Your assignment
Give the count of lines in the records that contain the string "network", and write nothing but that number.

[Collected data]
══════════════════════════════

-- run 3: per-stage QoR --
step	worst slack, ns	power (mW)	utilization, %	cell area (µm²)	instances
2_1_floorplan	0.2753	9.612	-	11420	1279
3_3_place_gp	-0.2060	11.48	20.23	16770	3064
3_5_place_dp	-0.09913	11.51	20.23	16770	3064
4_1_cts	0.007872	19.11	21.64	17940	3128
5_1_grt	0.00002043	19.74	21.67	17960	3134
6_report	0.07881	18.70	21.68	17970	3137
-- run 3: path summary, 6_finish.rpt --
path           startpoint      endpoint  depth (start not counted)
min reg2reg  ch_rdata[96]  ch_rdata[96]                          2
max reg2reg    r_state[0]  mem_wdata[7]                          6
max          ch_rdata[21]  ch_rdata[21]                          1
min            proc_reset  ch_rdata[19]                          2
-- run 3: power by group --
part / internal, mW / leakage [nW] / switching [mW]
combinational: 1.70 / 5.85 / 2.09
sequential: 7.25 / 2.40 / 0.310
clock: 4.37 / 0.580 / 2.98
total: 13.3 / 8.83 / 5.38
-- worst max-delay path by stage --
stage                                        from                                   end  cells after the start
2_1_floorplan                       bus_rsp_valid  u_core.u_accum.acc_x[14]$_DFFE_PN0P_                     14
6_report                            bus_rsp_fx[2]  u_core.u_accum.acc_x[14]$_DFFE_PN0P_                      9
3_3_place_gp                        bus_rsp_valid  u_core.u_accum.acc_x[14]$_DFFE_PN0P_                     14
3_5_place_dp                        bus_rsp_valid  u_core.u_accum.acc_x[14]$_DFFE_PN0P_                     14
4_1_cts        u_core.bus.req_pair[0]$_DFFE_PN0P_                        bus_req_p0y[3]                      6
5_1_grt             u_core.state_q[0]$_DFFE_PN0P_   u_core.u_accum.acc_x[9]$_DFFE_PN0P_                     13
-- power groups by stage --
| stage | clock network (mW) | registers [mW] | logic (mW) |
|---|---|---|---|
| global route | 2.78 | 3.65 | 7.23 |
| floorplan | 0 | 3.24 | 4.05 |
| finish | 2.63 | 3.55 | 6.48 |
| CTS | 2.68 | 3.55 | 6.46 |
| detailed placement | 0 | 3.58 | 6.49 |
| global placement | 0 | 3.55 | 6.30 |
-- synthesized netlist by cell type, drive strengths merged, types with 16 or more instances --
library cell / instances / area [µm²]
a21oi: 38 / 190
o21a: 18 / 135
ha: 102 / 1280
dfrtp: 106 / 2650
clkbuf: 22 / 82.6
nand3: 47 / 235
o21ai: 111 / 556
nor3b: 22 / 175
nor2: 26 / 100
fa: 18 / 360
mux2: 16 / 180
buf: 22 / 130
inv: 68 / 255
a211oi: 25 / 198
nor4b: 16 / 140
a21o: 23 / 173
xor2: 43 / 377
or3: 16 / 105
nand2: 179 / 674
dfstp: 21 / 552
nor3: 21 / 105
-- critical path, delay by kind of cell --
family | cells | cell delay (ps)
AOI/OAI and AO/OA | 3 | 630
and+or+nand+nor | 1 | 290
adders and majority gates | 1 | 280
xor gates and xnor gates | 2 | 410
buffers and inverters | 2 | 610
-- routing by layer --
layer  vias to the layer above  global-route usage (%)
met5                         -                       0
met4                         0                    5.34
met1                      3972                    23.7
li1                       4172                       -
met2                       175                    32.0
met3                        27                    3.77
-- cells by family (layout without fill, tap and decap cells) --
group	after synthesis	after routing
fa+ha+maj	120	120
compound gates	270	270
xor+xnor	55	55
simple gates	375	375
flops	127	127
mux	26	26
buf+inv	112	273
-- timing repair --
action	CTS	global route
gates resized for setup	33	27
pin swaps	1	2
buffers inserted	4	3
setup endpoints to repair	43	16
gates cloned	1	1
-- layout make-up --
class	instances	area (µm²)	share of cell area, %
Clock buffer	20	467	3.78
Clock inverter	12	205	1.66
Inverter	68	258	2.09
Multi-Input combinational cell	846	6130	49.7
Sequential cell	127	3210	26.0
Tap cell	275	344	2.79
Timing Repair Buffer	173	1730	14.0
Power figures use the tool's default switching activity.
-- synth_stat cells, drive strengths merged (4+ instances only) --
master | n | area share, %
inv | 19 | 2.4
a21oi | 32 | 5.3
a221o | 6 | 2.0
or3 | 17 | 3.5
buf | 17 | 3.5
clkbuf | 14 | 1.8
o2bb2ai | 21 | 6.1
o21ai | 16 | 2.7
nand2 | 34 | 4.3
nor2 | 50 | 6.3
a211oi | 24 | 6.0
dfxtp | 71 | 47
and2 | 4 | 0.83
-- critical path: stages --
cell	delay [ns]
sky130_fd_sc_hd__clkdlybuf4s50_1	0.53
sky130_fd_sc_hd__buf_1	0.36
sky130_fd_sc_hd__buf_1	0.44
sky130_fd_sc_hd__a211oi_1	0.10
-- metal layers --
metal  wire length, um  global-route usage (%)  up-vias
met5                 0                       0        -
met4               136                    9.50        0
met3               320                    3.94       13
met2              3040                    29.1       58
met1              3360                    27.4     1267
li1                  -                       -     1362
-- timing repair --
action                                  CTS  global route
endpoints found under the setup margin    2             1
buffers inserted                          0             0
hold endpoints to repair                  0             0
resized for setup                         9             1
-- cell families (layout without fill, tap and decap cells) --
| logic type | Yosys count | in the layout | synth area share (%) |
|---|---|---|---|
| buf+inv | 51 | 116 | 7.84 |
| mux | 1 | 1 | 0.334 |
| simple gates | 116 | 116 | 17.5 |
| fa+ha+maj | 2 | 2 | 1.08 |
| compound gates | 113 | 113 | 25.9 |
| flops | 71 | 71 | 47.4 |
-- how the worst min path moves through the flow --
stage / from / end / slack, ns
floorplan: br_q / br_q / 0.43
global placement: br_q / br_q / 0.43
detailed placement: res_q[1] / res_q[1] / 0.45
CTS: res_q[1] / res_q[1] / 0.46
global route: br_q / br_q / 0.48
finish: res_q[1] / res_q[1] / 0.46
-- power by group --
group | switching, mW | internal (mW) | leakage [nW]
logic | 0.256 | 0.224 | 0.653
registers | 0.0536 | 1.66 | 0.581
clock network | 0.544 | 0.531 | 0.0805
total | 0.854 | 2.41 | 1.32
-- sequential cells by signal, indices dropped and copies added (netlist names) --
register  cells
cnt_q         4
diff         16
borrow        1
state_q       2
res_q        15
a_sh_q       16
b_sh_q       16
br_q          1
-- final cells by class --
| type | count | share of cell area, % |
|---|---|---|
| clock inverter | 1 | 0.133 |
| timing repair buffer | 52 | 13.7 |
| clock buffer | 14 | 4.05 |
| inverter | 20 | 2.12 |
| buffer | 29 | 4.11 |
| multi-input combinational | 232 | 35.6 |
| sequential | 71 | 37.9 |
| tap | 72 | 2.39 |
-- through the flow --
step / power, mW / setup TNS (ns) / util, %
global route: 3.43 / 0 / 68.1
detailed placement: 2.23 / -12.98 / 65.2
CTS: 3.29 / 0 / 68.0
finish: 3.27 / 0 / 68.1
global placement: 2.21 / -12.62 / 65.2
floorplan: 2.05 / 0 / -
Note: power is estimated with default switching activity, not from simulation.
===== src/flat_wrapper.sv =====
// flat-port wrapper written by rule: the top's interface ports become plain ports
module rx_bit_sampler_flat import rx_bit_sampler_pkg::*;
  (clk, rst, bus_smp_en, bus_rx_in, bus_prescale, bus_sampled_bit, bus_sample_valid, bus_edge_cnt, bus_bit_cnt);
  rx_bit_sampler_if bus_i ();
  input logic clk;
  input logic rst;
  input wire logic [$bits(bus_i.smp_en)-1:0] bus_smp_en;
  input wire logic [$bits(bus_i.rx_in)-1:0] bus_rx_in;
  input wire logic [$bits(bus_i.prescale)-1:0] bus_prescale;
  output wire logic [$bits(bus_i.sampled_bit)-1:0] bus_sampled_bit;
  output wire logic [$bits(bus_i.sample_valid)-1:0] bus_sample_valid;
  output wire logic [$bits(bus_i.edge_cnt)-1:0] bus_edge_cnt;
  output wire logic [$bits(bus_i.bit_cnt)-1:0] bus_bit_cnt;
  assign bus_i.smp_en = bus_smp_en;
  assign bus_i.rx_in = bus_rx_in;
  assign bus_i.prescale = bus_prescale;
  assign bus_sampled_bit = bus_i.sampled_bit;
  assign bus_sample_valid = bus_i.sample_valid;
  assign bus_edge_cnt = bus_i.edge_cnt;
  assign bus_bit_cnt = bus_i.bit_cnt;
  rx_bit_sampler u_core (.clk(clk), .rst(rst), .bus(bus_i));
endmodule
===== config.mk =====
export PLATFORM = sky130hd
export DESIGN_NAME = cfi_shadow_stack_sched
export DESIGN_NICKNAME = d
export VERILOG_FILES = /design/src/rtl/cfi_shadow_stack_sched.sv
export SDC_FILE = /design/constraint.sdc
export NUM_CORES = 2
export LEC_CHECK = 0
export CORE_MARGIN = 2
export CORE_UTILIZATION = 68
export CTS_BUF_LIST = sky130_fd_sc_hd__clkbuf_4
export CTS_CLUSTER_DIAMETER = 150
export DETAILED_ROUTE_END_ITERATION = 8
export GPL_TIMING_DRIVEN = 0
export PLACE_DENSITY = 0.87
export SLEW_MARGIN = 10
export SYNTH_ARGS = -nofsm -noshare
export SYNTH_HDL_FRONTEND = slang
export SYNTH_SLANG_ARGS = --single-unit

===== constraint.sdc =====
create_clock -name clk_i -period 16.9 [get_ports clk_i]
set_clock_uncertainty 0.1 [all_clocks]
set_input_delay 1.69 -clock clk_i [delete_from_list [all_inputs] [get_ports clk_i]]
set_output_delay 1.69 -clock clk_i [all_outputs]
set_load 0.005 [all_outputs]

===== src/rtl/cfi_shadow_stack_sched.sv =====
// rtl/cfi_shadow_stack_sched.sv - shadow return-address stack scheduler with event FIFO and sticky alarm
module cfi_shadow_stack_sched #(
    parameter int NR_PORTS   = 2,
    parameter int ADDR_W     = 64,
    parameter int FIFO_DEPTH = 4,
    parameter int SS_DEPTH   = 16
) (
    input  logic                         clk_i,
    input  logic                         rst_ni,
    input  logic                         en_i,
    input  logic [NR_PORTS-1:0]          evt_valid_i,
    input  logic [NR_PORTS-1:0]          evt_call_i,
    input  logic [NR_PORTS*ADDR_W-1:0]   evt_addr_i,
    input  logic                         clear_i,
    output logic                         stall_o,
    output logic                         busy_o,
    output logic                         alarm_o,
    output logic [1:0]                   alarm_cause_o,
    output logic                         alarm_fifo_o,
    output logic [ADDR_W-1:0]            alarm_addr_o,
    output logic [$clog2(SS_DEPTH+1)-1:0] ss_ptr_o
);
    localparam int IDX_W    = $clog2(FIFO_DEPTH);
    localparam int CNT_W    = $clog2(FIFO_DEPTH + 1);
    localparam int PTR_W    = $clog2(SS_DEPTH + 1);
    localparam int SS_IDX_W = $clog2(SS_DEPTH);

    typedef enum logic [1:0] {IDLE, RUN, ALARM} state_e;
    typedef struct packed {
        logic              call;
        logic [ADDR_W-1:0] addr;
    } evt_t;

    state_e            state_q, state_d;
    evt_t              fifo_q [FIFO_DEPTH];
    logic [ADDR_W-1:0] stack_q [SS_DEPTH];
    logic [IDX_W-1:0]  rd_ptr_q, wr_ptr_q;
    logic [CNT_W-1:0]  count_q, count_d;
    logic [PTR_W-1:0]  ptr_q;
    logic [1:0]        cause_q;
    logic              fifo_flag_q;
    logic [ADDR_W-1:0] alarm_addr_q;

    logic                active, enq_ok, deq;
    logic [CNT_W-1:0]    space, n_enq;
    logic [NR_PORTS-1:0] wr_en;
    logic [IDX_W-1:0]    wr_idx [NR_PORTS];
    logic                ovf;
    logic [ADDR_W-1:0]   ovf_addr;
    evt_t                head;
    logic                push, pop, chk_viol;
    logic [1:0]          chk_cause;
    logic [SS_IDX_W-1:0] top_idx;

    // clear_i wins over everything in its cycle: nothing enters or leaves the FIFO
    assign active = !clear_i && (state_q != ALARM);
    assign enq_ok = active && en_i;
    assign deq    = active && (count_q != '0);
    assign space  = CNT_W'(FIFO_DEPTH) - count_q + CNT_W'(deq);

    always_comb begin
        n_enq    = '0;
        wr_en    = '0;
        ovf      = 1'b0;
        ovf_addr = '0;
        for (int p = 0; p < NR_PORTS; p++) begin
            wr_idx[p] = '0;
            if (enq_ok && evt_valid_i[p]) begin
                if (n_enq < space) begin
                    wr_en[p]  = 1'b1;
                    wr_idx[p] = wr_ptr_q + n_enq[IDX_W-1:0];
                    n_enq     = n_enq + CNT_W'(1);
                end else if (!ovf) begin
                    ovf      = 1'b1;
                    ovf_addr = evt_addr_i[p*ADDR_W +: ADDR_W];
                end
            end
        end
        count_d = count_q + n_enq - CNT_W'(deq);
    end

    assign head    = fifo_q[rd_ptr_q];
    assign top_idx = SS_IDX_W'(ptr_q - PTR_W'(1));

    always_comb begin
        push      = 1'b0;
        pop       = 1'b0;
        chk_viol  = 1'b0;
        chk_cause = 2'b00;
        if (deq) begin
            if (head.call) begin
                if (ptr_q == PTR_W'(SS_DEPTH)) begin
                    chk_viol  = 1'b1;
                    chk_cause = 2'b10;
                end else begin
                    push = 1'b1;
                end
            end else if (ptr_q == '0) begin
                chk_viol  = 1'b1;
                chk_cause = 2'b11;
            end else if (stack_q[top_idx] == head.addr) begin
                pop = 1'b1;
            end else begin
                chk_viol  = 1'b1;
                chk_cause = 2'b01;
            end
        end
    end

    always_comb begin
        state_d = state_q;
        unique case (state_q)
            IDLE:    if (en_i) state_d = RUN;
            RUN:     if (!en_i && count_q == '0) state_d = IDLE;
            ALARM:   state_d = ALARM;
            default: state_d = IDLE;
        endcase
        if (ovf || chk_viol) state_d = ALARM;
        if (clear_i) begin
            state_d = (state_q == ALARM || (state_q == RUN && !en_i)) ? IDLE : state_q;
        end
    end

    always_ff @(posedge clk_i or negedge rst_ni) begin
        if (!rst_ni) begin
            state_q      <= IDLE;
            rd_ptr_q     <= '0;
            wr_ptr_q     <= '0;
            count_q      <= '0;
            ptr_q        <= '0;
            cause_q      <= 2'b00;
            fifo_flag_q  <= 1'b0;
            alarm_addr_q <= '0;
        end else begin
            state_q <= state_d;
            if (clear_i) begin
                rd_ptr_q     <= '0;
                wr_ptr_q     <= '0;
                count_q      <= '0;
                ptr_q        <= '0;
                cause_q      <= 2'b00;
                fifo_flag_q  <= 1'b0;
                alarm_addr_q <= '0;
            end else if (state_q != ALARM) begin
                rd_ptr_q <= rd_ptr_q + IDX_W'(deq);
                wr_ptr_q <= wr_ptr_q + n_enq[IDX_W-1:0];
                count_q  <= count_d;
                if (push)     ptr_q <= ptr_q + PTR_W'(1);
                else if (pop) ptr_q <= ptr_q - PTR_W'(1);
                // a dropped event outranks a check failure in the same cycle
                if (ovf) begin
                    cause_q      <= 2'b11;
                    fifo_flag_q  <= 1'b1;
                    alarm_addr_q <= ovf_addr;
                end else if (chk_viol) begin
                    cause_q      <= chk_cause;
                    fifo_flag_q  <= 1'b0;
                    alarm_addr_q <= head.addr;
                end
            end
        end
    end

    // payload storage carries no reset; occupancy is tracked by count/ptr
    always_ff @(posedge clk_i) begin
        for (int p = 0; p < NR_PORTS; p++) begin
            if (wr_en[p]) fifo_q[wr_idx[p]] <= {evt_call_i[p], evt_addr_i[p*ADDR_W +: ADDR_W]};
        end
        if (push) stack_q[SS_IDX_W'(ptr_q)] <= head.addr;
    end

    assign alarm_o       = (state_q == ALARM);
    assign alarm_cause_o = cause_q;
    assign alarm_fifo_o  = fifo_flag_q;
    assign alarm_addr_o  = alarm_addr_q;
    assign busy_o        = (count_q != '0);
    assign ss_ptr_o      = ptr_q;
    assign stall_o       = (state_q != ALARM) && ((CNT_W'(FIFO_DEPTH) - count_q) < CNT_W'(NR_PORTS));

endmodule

══════════════════════════════

Answer to the problem
2